SECURITIES AND EXCHANGE COMMISSION

Washington, D.C. 20549

______________________

FORM 8-K

CURRENT REPORT

Pursuant to Section 13 or 15(d) of The

Securities Exchange Act of 1934

Date of Report (Date of earliest event reported): August 14, 2020

UNITED NATURAL FOODS, INC.
(Exact name of registrant as specified in its charter)
Delaware 001-15723 05-0376157
(State or other jurisdiction of incorporation) (Commission File Number) (IRS Employer Identification No.)
313 Iron Horse Way, Providence, RI 02908
(Address of principal executive offices) (Zip Code)

Registrant’s telephone number, including area code: (401) 528-8634

N/A

(Former name or former address, if changed since last report.)

Check the appropriate box below if the Form 8-K filing is intended to simultaneously satisfy the filing obligation of the registrant under any of the following provisions (see General Instruction A.2. below):

☐ Written communications pursuant to Rule 425 under the Securities Act (17 CFR 230.425)

☐ Soliciting material pursuant to Rule 14a-12 under the Exchange Act (17 CFR 240.14a-12)

☐ Pre-commencement communications pursuant to Rule 14d-2(b) under the Exchange Act (17 CFR 240.14d-2(b))

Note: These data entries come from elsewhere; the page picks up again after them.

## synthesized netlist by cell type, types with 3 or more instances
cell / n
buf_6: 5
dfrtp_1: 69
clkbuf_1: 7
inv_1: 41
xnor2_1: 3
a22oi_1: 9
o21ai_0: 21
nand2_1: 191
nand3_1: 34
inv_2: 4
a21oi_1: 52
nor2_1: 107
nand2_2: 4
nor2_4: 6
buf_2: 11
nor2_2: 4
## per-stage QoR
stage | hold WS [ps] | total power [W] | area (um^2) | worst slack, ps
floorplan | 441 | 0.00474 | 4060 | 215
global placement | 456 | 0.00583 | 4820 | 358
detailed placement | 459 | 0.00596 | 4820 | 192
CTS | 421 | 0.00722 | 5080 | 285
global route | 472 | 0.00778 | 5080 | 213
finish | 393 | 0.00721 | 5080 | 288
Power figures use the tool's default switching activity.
`config.mk`:
```
export PLATFORM = sky130hd
export DESIGN_NAME = mtsp_mo_dispatch_seq
export DESIGN_NICKNAME = d
export VERILOG_FILES = /design/src/rtl/mtsp_mo_dispatch_seq.sv
export SDC_FILE = /design/constraint.sdc
export NUM_CORES = 1
export LEC_CHECK = 0
export BUFFER_PORTS_ARGS = -buffer_cell sky130_fd_sc_hd__buf_2
export CAP_MARGIN = 20
export CORE_MARGIN = 4
export CORE_UTILIZATION = 35
export DETAILED_ROUTE_END_ITERATION = 10
export MAX_ROUTING_LAYER = met4
export PLACE_DENSITY_LB_ADDON = 0.05
export SETUP_SLACK_MARGIN = 0.1
export SYNTH_ARGS = -nofsm -noshare
export SYNTH_HDL_FRONTEND = slang
export SYNTH_SLANG_ARGS = --single-unit
```
`constraint.sdc`:
```
create_clock -name CLK -period 7.99 [get_ports CLK]
set_input_delay 1.598 -clock CLK [delete_from_list [all_inputs] [get_ports CLK]]
set_output_delay 1.598 -clock CLK [all_outputs]
set_load 0.005 [all_outputs]
```
`src/rtl/mtsp_mo_dispatch_seq.sv`:
```
// Sequential MO dispatch: latches a PHASES-wide main/sub bundle and issues one per-lane descriptor word per cycle.
// Latency: accept at edge N -> first word valid after N+1; skipped phases cost no cycles; output holds under OUT_READY low.
module mtsp_mo_dispatch_seq #(
    parameter int LANES  = 4,
    parameter int PHASES = 2,
    parameter int MO_W   = 4,
    parameter int GPR_AW = 8
) (
    input  logic                         CLK,
    input  logic                         RST,
    input  logic                         IN_VALID,
    output logic                         IN_READY,
    input  logic [2*PHASES-1:0]          IN_nEN,
    input  logic [PHASES-1:0]            IN_MAIN_nALU,
    input  logic [2*PHASES*MO_W-1:0]     IN_MO,
    input  logic [2*PHASES-1:0]          IN_ALT,
    input  logic [2*PHASES-1:0]          IN_SEL,
    input  logic [PHASES*LANES-1:0]      IN_WMASK,
    input  logic [PHASES*LANES-1:0]      IN_MOMASK,
    input  logic [PHASES*(GPR_AW-2)-1:0] IN_DEST,
    input  logic [PHASES-1:0]            IN_SWITCH,
    input  logic [2*PHASES-1:0]          IN_EXT,
    input  logic [GPR_AW-1:0]            REF_ADDR_DEST,
    output logic                         OUT_VALID,
    input  logic                         OUT_READY,
    output logic [LANES*(MO_W+3)-1:0]    OUT_MODESC,
    output logic [LANES-1:0]             OUT_MASK,
    output logic [GPR_AW-1:0]            OUT_WADDR,
    output logic [2:0]                   OUT_PHASE,
    output logic                         OUT_LAST
);
    localparam int DW     = GPR_AW - 2;
    localparam int DESC_W = MO_W + 3;

    typedef enum logic {IDLE, ISSUE} state_t;
    state_t state, state_nxt;

    logic [2*PHASES-1:0]      b_nen;
    logic [PHASES-1:0]        b_nalu;
    logic [2*PHASES*MO_W-1:0] b_mo;
    logic [2*PHASES-1:0]      b_alt;
    logic [2*PHASES-1:0]      b_sel;
    logic [PHASES*LANES-1:0]  b_wmask;
    logic [PHASES*LANES-1:0]  b_momask;
    logic [PHASES*DW-1:0]     b_dest;
    logic [PHASES-1:0]        b_switch;
    logic [2*PHASES-1:0]      b_ext;
    logic [GPR_AW-1:0]        b_ref;
    logic [2:0]               ptr;

    logic [PHASES-1:0]        in_skip, b_skip;
    logic                     first_found, nxt_found;
    logic [2:0]               first_idx, nxt_idx;
    logic                     accept, load_ok;

    int                       pi;
    logic                     cur_sden, cur_mden;
    logic [LANES-1:0]         cur_mask;
    logic [LANES*DESC_W-1:0]  cur_desc;
    logic [1:0]               cur_ext;
    logic [GPR_AW-1:0]        cur_waddr;

    assign IN_READY = (state == IDLE) & ~RST;
    assign accept   = IN_VALID & IN_READY;
    assign load_ok  = ~OUT_VALID | OUT_READY;

    // A phase is skipped when no lane would write: main disabled, non-ALU main, or every lane masked.
    always_comb begin
        in_skip     = '0;
        b_skip      = '0;
        first_found = 1'b0;
        first_idx   = '0;
        nxt_found   = 1'b0;
        nxt_idx     = '0;
        for (int p = 0; p < PHASES; p++) begin
            in_skip[p] = IN_nEN[2*p] | IN_MAIN_nALU[p] | (&IN_WMASK[p*LANES +: LANES]);
            b_skip[p]  = b_nen[2*p] | b_nalu[p] | (&b_wmask[p*LANES +: LANES]);
        end
        for (int p = PHASES - 1; p >= 0; p--) begin
            if (!in_skip[p]) begin
                first_found = 1'b1;
                first_idx   = 3'(p);
            end
            if (!b_skip[p] && (3'(p) > ptr)) begin
                nxt_found = 1'b1;
                nxt_idx   = 3'(p);
            end
        end
    end

    always_comb begin
        pi       = int'(ptr);
        cur_mden = b_nen[2*pi];
        cur_sden = b_nen[2*pi+1];
        cur_mask = '0;
        cur_desc = '0;
        for (int l = 0; l < LANES; l++) begin
            cur_mask[l] = ~cur_sden & b_momask[pi*LANES+l];
            if (cur_mask[l])
                cur_desc[l*DESC_W +: DESC_W] = {cur_mden | b_nalu[pi] | b_wmask[pi*LANES+l],
                                                b_alt[2*pi+1], b_sel[2*pi+1],
                                                b_mo[(2*pi+1)*MO_W +: MO_W]};
            else
                cur_desc[l*DESC_W +: DESC_W] = {cur_mden | b_nalu[pi] | b_wmask[pi*LANES+l],
                                                b_alt[2*pi], b_sel[2*pi],
                                                b_mo[2*pi*MO_W +: MO_W]};
        end
        cur_ext   = (cur_sden | ~b_switch[pi]) ? 2'b00 : b_ext[2*pi +: 2];
        cur_waddr = {cur_ext, b_dest[pi*DW +: DW]};
        if (pi != 0)
            cur_waddr = cur_waddr + b_ref;
    end

    always_ff @(posedge CLK or posedge RST) begin
        if (RST)
            state <= IDLE;
        else
            state <= state_nxt;
    end

    always_comb begin
        state_nxt = state;
        case (state)
            IDLE:  if (accept && first_found) state_nxt = ISSUE;
            ISSUE: if (load_ok && !nxt_found) state_nxt = IDLE;
            default: state_nxt = IDLE;
        endcase
    end

    always_ff @(posedge CLK or posedge RST) begin
        if (RST) begin
            b_nen      <= '0;
            b_nalu     <= '0;
            b_mo       <= '0;
            b_alt      <= '0;
            b_sel      <= '0;
            b_wmask    <= '0;
            b_momask   <= '0;
            b_dest     <= '0;
            b_switch   <= '0;
            b_ext      <= '0;
            b_ref      <= '0;
            ptr        <= '0;
            OUT_VALID  <= 1'b0;
            OUT_MODESC <= '0;
            OUT_MASK   <= '0;
            OUT_WADDR  <= '0;
            OUT_PHASE  <= '0;
            OUT_LAST   <= 1'b0;
        end else begin
            if (accept) begin
                b_nen    <= IN_nEN;
                b_nalu   <= IN_MAIN_nALU;
                b_mo     <= IN_MO;
                b_alt    <= IN_ALT;
                b_sel    <= IN_SEL;
                b_wmask  <= IN_WMASK;
                b_momask <= IN_MOMASK;
                b_dest   <= IN_DEST;
                b_switch <= IN_SWITCH;
                b_ext    <= IN_EXT;
                b_ref    <= REF_ADDR_DEST;
                ptr      <= first_idx;
            end
            // In IDLE a load only retires the pending word; data fields keep their last value.
            if (load_ok) begin
                OUT_VALID <= (state == ISSUE);
                if (state == ISSUE) begin
                    OUT_MODESC <= cur_desc;
                    OUT_MASK   <= cur_mask;
                    OUT_WADDR  <= cur_waddr;
                    OUT_PHASE  <= ptr;
                    OUT_LAST   <= ~nxt_found;
                    ptr        <= nxt_idx;
                end
            end
        end
    end
endmodule

```
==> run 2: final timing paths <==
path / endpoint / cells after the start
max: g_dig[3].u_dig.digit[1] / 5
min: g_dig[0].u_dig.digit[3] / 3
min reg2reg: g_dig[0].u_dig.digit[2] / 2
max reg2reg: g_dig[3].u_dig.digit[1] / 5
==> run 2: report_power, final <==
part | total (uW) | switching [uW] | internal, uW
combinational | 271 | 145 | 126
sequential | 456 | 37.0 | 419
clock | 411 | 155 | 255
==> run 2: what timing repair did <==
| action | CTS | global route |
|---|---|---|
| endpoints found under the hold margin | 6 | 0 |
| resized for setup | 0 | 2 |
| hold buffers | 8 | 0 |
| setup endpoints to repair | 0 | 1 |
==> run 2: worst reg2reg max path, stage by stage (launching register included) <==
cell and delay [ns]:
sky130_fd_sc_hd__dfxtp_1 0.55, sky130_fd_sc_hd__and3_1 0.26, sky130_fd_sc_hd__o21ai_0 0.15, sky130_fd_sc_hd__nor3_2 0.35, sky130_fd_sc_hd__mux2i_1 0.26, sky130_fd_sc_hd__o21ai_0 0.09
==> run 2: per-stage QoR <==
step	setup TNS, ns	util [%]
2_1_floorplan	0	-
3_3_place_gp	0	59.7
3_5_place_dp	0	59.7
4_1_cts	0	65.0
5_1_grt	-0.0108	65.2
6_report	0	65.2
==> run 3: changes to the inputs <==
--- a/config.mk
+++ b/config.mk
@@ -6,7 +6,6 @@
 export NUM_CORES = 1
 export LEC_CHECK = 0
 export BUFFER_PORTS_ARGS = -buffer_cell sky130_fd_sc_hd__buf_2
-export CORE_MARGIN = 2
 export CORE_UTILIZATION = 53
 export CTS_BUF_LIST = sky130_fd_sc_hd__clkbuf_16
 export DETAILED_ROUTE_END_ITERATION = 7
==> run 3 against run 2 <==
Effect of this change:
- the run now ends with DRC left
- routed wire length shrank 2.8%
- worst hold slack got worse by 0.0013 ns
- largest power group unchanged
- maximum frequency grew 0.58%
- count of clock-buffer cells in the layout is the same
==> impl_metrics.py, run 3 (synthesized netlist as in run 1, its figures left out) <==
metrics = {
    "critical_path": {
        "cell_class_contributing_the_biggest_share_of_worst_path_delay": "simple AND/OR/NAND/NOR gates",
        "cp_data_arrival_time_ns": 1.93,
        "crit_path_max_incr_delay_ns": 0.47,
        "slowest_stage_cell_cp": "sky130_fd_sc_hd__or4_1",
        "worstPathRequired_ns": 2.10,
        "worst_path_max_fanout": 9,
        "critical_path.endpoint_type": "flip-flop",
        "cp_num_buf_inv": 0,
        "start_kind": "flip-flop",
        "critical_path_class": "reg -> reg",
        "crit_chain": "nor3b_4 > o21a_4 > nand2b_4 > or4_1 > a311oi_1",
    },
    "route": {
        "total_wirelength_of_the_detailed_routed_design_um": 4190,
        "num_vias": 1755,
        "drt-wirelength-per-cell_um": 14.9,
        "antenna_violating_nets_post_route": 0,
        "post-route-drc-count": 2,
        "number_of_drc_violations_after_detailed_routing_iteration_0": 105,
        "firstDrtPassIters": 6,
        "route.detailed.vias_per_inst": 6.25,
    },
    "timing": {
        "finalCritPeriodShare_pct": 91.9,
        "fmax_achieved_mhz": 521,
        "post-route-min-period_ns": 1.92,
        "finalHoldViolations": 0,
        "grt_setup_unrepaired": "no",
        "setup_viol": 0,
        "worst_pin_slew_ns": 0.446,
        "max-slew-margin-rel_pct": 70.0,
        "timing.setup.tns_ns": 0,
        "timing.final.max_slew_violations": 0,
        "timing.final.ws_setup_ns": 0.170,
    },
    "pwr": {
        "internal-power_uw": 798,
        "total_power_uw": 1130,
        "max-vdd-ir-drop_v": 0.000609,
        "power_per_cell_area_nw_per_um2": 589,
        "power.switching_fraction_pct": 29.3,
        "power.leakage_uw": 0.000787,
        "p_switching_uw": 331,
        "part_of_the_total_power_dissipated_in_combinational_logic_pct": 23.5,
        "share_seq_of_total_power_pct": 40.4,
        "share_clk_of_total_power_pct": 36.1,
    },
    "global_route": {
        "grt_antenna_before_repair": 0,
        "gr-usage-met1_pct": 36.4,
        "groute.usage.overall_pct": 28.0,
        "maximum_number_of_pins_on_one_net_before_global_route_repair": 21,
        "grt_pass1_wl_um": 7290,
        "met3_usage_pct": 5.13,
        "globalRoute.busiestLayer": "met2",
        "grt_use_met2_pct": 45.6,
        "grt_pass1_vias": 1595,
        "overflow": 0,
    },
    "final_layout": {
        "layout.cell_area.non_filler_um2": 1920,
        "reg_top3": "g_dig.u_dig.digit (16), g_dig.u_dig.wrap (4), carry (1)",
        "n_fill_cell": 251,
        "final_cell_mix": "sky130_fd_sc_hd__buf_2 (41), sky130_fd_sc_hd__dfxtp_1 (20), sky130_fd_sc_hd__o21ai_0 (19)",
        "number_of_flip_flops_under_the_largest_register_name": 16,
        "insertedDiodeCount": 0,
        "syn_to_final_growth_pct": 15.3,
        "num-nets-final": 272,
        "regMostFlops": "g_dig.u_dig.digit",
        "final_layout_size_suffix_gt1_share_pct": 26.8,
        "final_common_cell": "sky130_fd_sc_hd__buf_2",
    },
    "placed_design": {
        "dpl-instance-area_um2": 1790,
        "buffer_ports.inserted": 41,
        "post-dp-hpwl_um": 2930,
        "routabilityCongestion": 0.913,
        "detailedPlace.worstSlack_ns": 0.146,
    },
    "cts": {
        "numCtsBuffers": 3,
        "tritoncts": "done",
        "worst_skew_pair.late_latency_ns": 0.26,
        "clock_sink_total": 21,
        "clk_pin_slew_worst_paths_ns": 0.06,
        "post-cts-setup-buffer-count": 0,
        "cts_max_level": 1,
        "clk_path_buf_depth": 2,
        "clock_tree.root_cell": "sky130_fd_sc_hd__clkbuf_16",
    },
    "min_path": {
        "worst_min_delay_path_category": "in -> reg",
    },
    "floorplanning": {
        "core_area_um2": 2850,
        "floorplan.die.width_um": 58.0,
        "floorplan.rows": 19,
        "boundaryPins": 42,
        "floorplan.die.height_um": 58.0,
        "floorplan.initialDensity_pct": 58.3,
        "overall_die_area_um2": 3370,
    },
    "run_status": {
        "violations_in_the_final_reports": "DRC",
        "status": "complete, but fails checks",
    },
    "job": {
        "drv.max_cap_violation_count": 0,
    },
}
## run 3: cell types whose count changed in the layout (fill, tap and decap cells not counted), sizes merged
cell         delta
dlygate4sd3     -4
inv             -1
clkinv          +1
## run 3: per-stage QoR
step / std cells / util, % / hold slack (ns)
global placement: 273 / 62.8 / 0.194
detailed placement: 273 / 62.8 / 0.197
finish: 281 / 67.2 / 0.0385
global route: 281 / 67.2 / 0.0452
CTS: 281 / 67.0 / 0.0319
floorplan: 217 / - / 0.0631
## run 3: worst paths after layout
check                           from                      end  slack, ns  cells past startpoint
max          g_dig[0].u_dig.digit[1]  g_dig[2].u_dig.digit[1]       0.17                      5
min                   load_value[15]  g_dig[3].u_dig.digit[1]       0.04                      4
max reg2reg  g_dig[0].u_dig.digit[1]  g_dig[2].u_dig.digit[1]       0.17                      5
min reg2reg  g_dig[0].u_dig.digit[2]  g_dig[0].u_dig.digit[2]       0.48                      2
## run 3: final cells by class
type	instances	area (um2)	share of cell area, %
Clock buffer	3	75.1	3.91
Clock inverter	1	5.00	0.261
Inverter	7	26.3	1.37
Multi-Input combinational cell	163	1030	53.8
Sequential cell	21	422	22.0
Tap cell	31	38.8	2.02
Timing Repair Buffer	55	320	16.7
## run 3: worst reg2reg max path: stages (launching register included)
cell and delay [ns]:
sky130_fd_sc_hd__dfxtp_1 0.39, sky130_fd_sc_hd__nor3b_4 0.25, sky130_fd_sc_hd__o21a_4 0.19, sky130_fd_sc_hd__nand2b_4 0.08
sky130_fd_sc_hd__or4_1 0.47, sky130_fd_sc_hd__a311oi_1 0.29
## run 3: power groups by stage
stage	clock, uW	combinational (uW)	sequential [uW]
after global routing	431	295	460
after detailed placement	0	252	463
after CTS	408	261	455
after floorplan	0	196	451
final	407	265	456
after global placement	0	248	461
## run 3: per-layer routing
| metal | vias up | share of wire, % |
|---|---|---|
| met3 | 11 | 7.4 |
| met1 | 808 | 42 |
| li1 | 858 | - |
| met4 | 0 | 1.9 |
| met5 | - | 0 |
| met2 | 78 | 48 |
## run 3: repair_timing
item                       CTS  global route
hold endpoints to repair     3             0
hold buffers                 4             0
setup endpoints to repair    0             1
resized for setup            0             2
[config.mk]
export PLATFORM = sky130hd
export DESIGN_NAME = pe_inj_arb_flat
export DESIGN_NICKNAME = d
export VERILOG_FILES = /design/src/rtl/pe_inj_arb_if.sv /design/src/rtl/pe_inj_arb.sv /design/src/flat_wrapper.sv
export SDC_FILE = /design/constraint.sdc
export NUM_CORES = 1
export LEC_CHECK = 0
export CORE_MARGIN = 5
export CORE_UTILIZATION = 41
export CTS_BUF_LIST = sky130_fd_sc_hd__clkbuf_4 sky130_fd_sc_hd__clkbuf_8
export DETAILED_ROUTE_END_ITERATION = 12
export PLACE_DENSITY = 0.95
export SLEW_MARGIN = 10
export SYNTH_ARGS = -nofsm -noshare
export SYNTH_HDL_FRONTEND = slang
export SYNTH_SLANG_ARGS = --single-unit
[constraint.sdc]
create_clock -name clk -period 5.77 [get_ports clk]
set_clock_uncertainty 0.15 [all_clocks]
set_input_delay 0.577 -clock clk [delete_from_list [all_inputs] [get_ports clk]]
set_output_delay 0.577 -clock clk [all_outputs]
set_load 0.02 [all_outputs]
[src/rtl/pe_inj_arb_if.sv]
// pe_inj_arb_if: request, injection and statistics signals of the PE injection arbiter.
// The statistics signals exist only when PE_INJ_ARB_STATS_EN is defined.
// master drives requests and switch readiness; slave is the arbiter.
interface pe_inj_arb_if #(
    parameter int N_REQ = 4,
    parameter int P_W   = 16,
    parameter int CNT_W = 16
);
    logic [N_REQ*P_W-1:0]   req_pkt;
    logic [N_REQ-1:0]       req_vld;
    logic [N_REQ-1:0]       req_ack;
    logic                   sw_rdy;
    logic [P_W-1:0]         out_pkt;
    logic                   out_vld;
`ifdef PE_INJ_ARB_STATS_EN
    logic [N_REQ*CNT_W-1:0] stat_cnt;
    logic [CNT_W-1:0]       stall_max;

    modport master (output req_pkt, req_vld, sw_rdy,
                     input  req_ack, out_pkt, out_vld, stat_cnt, stall_max);
    modport slave  (input  req_pkt, req_vld, sw_rdy,
                     output req_ack, out_pkt, out_vld, stat_cnt, stall_max);
`else
    modport master (output req_pkt, req_vld, sw_rdy,
                     input  req_ack, out_pkt, out_vld);
    modport slave  (input  req_pkt, req_vld, sw_rdy,
                     output req_ack, out_pkt, out_vld);
`endif

    // The counter width must be usable whenever statistics are built in.
    if (CNT_W < 1) begin : g_bad_cnt_w
        $error("pe_inj_arb_if: CNT_W must be at least 1");
    end
endinterface

[src/rtl/pe_inj_arb.sv]
// pe_inj_arb: round-robin injection arbiter from N_REQ local packet sources
// onto the single PE injection port of a torus switch.  The winner is
// registered and held until the switch takes it with sw_rdy.
// Optional statistics (per-source packet counts and the longest sw_rdy
// stall) are built in when the macro PE_INJ_ARB_STATS_EN is defined.
module pe_inj_arb #(
    parameter int P_W   = 16,
    parameter int X_AW  = 2,
    parameter int Y_AW  = 2,
    parameter int N_REQ = 4,
    parameter int CNT_W = 16
) (
    input logic         clk,
    input logic         rst,
    pe_inj_arb_if.slave bus
);
    localparam int PTR_W  = $clog2(N_REQ);
    localparam int ADDR_W = X_AW + Y_AW;

    typedef enum logic {
        EMPTY = 1'b0,
        FULL  = 1'b1
    } state_t;

    state_t             state_q;
    state_t             state_d;
    logic [PTR_W-1:0]   ptr;
    logic [PTR_W-1:0]   grant_idx;
    logic [PTR_W-1:0]   ptr_next;
    logic               grant_vld;
    logic [N_REQ-1:0]   grant_oh;
    logic [P_W-1:0]     grant_pkt;
    logic [P_W-1:0]     out_pkt;
    logic               out_vld;
    logic               tran_done;
    logic               can_load;
    logic               load;

    // Parameter sanity: the address must fit in the packet and the requester count is bounded.
    if (ADDR_W > P_W || N_REQ < 2 || N_REQ > 16 || CNT_W < 1) begin : g_bad_params
        $error("pe_inj_arb: illegal parameter combination");
    end

    assign out_vld   = (state_q == FULL);
    assign tran_done = out_vld & bus.sw_rdy;
    assign can_load  = !out_vld | tran_done;

    // Round-robin search: first valid requester at or above ptr, otherwise first valid from 0.
    always_comb begin
        grant_vld = 1'b0;
        grant_idx = '0;
        for (int i = 0; i < N_REQ; i++) begin
            if (!grant_vld && bus.req_vld[i] && (PTR_W'(i) >= ptr)) begin
                grant_vld = 1'b1;
                grant_idx = PTR_W'(i);
            end
        end
        for (int i = 0; i < N_REQ; i++) begin
            if (!grant_vld && bus.req_vld[i]) begin
                grant_vld = 1'b1;
                grant_idx = PTR_W'(i);
            end
        end
    end

    // One-hot grant and the winning packet selected from the flat request bus.
    always_comb begin
        grant_oh  = '0;
        grant_pkt = '0;
        for (int i = 0; i < N_REQ; i++) begin
            if (grant_vld && (grant_idx == PTR_W'(i))) begin
                grant_oh[i] = 1'b1;
                grant_pkt   = bus.req_pkt[i*P_W +: P_W];
            end
        end
    end

    assign bus.req_ack = (can_load && !rst) ? grant_oh : '0;
    assign load        = |(bus.req_vld & bus.req_ack);
    assign ptr_next    = (grant_idx == PTR_W'(N_REQ - 1)) ? '0 : grant_idx + PTR_W'(1);

    // Output occupancy state register.
    always_ff @(posedge clk) begin
        if (rst) begin
            state_q <= EMPTY;
        end else begin
            state_q <= state_d;
        end
    end

    // Occupancy transitions: fill on a load, drain only when the switch takes the packet and nothing replaces it.
    always_comb begin
        state_d = state_q;
        case (state_q)
            EMPTY: if (load) state_d = FULL;
            FULL:  if (tran_done && !load) state_d = EMPTY;
            default: state_d = EMPTY;
        endcase
    end

    // Capture the winning packet and advance the pointer past the winner on every load.
    always_ff @(posedge clk) begin
        if (rst) begin
            out_pkt <= '0;
            ptr     <= '0;
        end else if (load) begin
            out_pkt <= grant_pkt;
            ptr     <= ptr_next;
        end
    end

    assign bus.out_pkt = out_pkt;
    assign bus.out_vld = out_vld;

`ifdef PE_INJ_ARB_STATS_EN
    logic [PTR_W-1:0]       src_q;
    logic [N_REQ*CNT_W-1:0] stat_cnt;
    logic [CNT_W-1:0]       stall_cnt;
    logic [CNT_W-1:0]       stall_max;
    logic                   stall_step;

    assign stall_step = out_vld && !bus.sw_rdy && (stall_cnt != '1);

    // Remember which requester the held packet came from and count it when the switch takes it.
    always_ff @(posedge clk) begin
        if (rst) begin
            src_q    <= '0;
            stat_cnt <= '0;
        end else begin
            if (load) begin
                src_q <= grant_idx;
            end
            for (int i = 0; i < N_REQ; i++) begin
                if (tran_done && (src_q == PTR_W'(i)) && (stat_cnt[i*CNT_W +: CNT_W] != '1)) begin
                    stat_cnt[i*CNT_W +: CNT_W] <= stat_cnt[i*CNT_W +: CNT_W] + CNT_W'(1);
                end
            end
        end
    end

    // Track the current run of stalled cycles and the longest run seen, both saturating.
    always_ff @(posedge clk) begin
        if (rst) begin
            stall_cnt <= '0;
            stall_max <= '0;
        end else begin
            if (tran_done) begin
                stall_cnt <= '0;
            end else if (stall_step) begin
                stall_cnt <= stall_cnt + CNT_W'(1);
            end
            if (stall_step && (stall_max < stall_cnt + CNT_W'(1))) begin
                stall_max <= stall_cnt + CNT_W'(1);
            end
        end
    end

    assign bus.stat_cnt  = stat_cnt;
    assign bus.stall_max = stall_max;
`endif
endmodule

[src/flat_wrapper.sv]
// flat-port wrapper written by rule: the top's interface ports become plain ports
module pe_inj_arb_flat 
#(
    parameter int P_W   = 16,
    parameter int X_AW  = 2,
    parameter int Y_AW  = 2,
    parameter int N_REQ = 4,
    parameter int CNT_W = 16
)
  (clk, rst, bus_req_pkt, bus_req_vld, bus_sw_rdy, bus_req_ack, bus_out_pkt, bus_out_vld);
  pe_inj_arb_if #(.N_REQ(N_REQ), .P_W(P_W), .CNT_W(CNT_W)) bus_i ();
  input logic clk;
  input logic rst;
  input wire logic [$bits(bus_i.req_pkt)-1:0] bus_req_pkt;
  input wire logic [$bits(bus_i.req_vld)-1:0] bus_req_vld;
  input wire logic [$bits(bus_i.sw_rdy)-1:0] bus_sw_rdy;
  output wire logic [$bits(bus_i.req_ack)-1:0] bus_req_ack;
  output wire logic [$bits(bus_i.out_pkt)-1:0] bus_out_pkt;
  output wire logic [$bits(bus_i.out_vld)-1:0] bus_out_vld;
  assign bus_i.req_pkt = bus_req_pkt;
  assign bus_i.req_vld = bus_req_vld;
  assign bus_i.sw_rdy = bus_sw_rdy;
  assign bus_req_ack = bus_i.req_ack;
  assign bus_out_pkt = bus_i.out_pkt;
  assign bus_out_vld = bus_i.out_vld;
  pe_inj_arb #(.P_W(P_W), .X_AW(X_AW), .Y_AW(Y_AW), .N_REQ(N_REQ), .CNT_W(CNT_W)) u_core (.clk(clk), .rst(rst), .bus(bus_i));
endmodule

☐ Pre-commencement communications pursuant to Rule 13e-4(c) under the Exchange Act (17 CFR 240.13e-4(c))

Securities registered pursuant to Section 12(b) of the Act: Title of each class Trading Symbol(s) Name of each exchange on which registered
Common stock, par value $0.01 UNFI New York Stock Exchange

Indicate by check mark whether the registrant is an emerging growth company as defined in Rule 405 of the Securities Act of 1933 (§230.405 of this chapter) or Rule 12b-2 of the Securities Exchange Act of 1934 (§240.12b-2 of this chapter).

Emerging growth company ☐

If an emerging growth company, indicate by check mark if the registrant has elected not to use the extended transition period for complying with any new or revised financial accounting standards provided pursuant to Section 13(a) of the Exchange Act. ☐


Item 1.01    Entry into a Material Definitive Agreement.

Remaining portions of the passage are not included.